Use Python to Scrape Technical Info for Domains
SEOs wear many hats. During a technical audit or troubleshooting, it’s useful to have a domain’s public technical information on hand. Below are some Python tools you can use to fetch that domain information. You can easily loop this over your client list—using a Python list or a database—and automate it to run every morning so you always have fresh data.
Table of Contents
Install Modules
!pip3 install whois
!pip3 install dnspython
!pip3 install pyOpenSSL
Note that the Whois module depends on a whois client installed on your system. Windows and Google Colab do not include one by default. This is best run on Linux distributions such as Ubuntu.

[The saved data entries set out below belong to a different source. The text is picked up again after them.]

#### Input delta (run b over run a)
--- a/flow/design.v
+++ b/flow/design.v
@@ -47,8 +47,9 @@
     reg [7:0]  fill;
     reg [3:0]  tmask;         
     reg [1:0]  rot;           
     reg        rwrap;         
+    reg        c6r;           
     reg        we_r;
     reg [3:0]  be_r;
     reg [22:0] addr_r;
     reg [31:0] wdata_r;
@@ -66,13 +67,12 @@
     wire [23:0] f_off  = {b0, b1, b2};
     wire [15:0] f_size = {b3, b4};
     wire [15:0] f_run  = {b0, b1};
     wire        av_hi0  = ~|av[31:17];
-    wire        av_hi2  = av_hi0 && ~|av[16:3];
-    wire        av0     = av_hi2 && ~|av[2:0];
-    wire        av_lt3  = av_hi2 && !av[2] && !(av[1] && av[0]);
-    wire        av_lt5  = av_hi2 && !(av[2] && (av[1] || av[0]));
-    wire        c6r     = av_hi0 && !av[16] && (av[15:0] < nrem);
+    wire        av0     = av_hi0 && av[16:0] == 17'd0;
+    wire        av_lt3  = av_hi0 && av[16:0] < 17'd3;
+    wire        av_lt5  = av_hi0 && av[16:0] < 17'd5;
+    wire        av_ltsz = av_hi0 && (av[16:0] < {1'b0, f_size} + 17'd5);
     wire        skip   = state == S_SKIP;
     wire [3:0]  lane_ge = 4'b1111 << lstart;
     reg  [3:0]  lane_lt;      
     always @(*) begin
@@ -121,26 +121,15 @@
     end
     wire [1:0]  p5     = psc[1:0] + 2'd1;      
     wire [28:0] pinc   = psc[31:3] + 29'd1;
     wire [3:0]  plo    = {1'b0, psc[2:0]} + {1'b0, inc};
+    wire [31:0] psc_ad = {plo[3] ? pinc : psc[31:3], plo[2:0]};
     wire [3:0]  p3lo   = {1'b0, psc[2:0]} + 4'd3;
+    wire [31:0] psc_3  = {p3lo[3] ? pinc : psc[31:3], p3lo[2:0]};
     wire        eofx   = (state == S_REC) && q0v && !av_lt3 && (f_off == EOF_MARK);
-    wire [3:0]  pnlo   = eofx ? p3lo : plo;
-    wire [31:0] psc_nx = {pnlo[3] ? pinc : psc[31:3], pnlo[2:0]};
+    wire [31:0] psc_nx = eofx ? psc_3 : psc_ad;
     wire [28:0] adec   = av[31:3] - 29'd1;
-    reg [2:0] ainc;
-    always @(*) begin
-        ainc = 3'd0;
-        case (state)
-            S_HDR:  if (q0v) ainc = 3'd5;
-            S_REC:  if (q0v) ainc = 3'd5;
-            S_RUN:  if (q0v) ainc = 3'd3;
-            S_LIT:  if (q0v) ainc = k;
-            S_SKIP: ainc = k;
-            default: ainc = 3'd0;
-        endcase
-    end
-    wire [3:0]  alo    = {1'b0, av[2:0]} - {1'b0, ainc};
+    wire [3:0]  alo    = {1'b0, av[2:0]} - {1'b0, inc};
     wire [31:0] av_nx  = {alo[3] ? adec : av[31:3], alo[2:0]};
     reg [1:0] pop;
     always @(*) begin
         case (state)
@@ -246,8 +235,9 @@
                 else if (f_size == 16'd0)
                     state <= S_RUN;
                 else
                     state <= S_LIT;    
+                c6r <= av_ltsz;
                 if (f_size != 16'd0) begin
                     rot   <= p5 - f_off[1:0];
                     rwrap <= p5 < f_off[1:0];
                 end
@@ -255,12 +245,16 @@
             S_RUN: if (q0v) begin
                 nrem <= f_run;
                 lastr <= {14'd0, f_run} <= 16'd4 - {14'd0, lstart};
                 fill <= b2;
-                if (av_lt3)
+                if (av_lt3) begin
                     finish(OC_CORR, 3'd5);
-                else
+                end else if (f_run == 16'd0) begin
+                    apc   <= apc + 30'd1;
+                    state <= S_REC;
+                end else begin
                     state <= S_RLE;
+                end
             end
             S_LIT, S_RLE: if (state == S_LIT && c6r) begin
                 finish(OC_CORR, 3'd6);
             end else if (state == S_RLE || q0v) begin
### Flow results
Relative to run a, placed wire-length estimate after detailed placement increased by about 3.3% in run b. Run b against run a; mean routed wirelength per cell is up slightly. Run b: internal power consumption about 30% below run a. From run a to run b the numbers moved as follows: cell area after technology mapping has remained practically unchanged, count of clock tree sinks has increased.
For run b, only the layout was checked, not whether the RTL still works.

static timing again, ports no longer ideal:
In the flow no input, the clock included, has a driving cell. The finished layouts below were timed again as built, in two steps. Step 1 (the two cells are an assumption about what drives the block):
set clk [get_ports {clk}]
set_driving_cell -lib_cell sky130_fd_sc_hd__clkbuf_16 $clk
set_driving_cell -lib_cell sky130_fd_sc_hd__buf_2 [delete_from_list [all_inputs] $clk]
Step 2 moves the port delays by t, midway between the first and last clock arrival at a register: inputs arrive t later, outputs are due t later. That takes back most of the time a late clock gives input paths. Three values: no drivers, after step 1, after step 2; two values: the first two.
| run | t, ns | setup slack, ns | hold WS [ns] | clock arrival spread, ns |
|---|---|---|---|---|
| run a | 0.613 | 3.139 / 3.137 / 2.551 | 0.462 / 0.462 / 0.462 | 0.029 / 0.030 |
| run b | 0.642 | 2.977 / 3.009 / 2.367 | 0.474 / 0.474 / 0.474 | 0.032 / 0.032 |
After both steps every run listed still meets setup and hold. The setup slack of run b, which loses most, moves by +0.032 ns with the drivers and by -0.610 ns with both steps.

To ensure whois is installed and up to date on Ubuntu, run the commands below.
sudo apt-get update sudo apt-get install whois
Import Modules
import whois import json import requests import re import socket import dns.resolver import ssl import OpenSSL
After installing and importing the modules, set the domain variable to the domain you want to query.
domain="rocketclicks.com"
Get MX Records
mailservers = ""
for x in dns.resolver.resolve(domain, 'MX'):
mailservers += x.to_text() + "\n"
print(mailservers)
Get WHOIS Records
There is a lot of information available. Uncomment print(w) to view the JSON response and select the fields you need.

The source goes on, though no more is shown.